Bruichladdich Distillery Island of Islay Scotland Whisky from 100 to 200 euros

Octomore 10.2

Review of the 2019 edition of Bruichladdich's peat bomb.

Origin: Isle of Islay (Scotland)
Type: Single Malt Scotch Whisky
Gradation: 56.9%ABV
Ageing casks: Ex-Bourbon first fill and ex-Sauternes Wine third fill
Chillfiltered: No
Added coloring: No
Owner: Bruichladdich (Rèmy Cointreau)
Average price: € 160.00
Official website: www.bruichladdich.com
Vote: 87/100

The Octomore series needs little introduction: loved and hated almost in equal measure by whisky aficionados, it represents the pinnacle of Bruichladdich’s research into peat levels.
This tenth series follows the thread of a smoother smokiness, which we already knew from the previous version 10.1.
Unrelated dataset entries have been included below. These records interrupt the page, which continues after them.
$ cat src/rtl/j1_stack.sv
// Parametrised J1 register-file stack driven by a signed stack delta, with pick port and depth count.
// Optional overflow/underflow guarding is compiled in with `define J1_STACK_GUARD_EN.
module j1_stack #(
   parameter  int WIDTH   = 16,
   parameter  int DEPTH   = 32,
   parameter  int DELTA_W = 2,
   localparam int AW      = $clog2(DEPTH)
) (
   input  logic               clk,
   input  logic               reset_n,
   input  logic               en_i,
   input  logic [DELTA_W-1:0] delta_i,
   input  logic               we_i,
   input  logic [WIDTH-1:0]   wdata_i,
   output logic [WIDTH-1:0]   rd_data_o,
   input  logic [AW-1:0]      pick_i,
   output logic [WIDTH-1:0]   pick_data_o,
   output logic [AW:0]        depth_o,
   input  logic               clr_err_i,
   output logic               overflow_o,
   output logic               underflow_o
);

   logic [WIDTH-1:0]        mem_q [DEPTH];
   logic [AW:0]             cnt_q, cnt_d;
   logic                    ovf_q, ovf_d;
   logic                    unf_q, unf_d;
   logic signed [AW+1:0]    dext;
   logic signed [AW+1:0]    ncnt;
   logic [AW-1:0]           sp;
   logic [AW-1:0]           pick_addr;
   logic                    wr_en;

   assign sp        = cnt_q[AW-1:0];
   assign pick_addr = sp - pick_i;
   assign dext      = {{(AW+2-DELTA_W){delta_i[DELTA_W-1]}}, delta_i};
   assign ncnt      = $signed({1'b0, cnt_q}) + dext;

   always_comb begin
      cnt_d = cnt_q;
      wr_en = 1'b0;
`ifdef J1_STACK_GUARD_EN
      // A flag raised this cycle beats a simultaneous clear.
      ovf_d = ovf_q & ~clr_err_i;
      unf_d = unf_q & ~clr_err_i;
      if (en_i) begin
         if (ncnt > $signed((AW+2)'(DEPTH))) begin
            ovf_d = 1'b1;
         end else if (ncnt[AW+1]) begin
            unf_d = 1'b1;
         end else begin
            cnt_d = ncnt[AW:0];
            wr_en = we_i;
         end
      end
`else
      ovf_d = 1'b0;
      unf_d = 1'b0;
      if (en_i) begin
         cnt_d = {1'b0, ncnt[AW-1:0]};
         wr_en = we_i;
      end
`endif
   end

`ifndef J1_STACK_GUARD_EN
   // Circular build ignores the clear strobe and the count's upper bits.
   logic unused_bits;
   assign unused_bits = ^{clr_err_i, ncnt[AW+1:AW]};
`endif

   always_ff @(posedge clk or negedge reset_n) begin
      if (!reset_n) begin
         cnt_q <= '0;
         ovf_q <= 1'b0;
         unf_q <= 1'b0;
      end else begin
         cnt_q <= cnt_d;
         ovf_q <= ovf_d;
         unf_q <= unf_d;
      end
   end

   always_ff @(posedge clk) begin
      if (wr_en) mem_q[ncnt[AW-1:0]] <= wdata_i;
   end

   assign rd_data_o   = mem_q[sp];
   assign pick_data_o = mem_q[pick_addr];
   assign depth_o     = cnt_q;
   assign overflow_o  = ovf_q;
   assign underflow_o = unf_q;

endmodule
Here I find myself with a 2010 malt, derived from Optic and Oxbridge barley, which spent four years in ex-Bourbon casks followed by a further four in ex-Sauternes wine casks, bottled on 17 July 2019 in 24,000 batches.
96.9 the ppm level (for what it’s worth).

Tasting notes

Gold with copper highlights in the glass.
Silky and elegant, with peat turning to mineral with rich components of tarocco oranges, melon, cinnamon, star anise and liquorice. Dried fruits such as prunes, sultanas and dates appear in the second wave, spread on a fragrant tart with cream. You have to look for the smoke, in the meaty barbecue tones that punctuate the aromas, contributing to the three-dimensionality of a rich and balanced nose in which the alcohol is a silent guest.
Ginger, chilli pepper and paprika spices are released on a distillate that slips oily and compact on the palate, where the smoke opens in its acrid and pungent tones still with a convinced maritime soul, passing over red fruits (cherries, raspberries), nectarines, citrus fruits, nuts and hazelnuts, vanilla cream and shortcrust pastry. It is more compact and consistent than on the nose, where the alcohol content still acts as a compendium and not as a protagonist.
The finish is not very long, of ash and leather, orange, pepper and liquorice.

It has a great nose, with a rare elegance and richness, but with a palate that is perhaps a little predictable, although not negligible. It remains many steps above many of its island cousins, but I expect more from this series.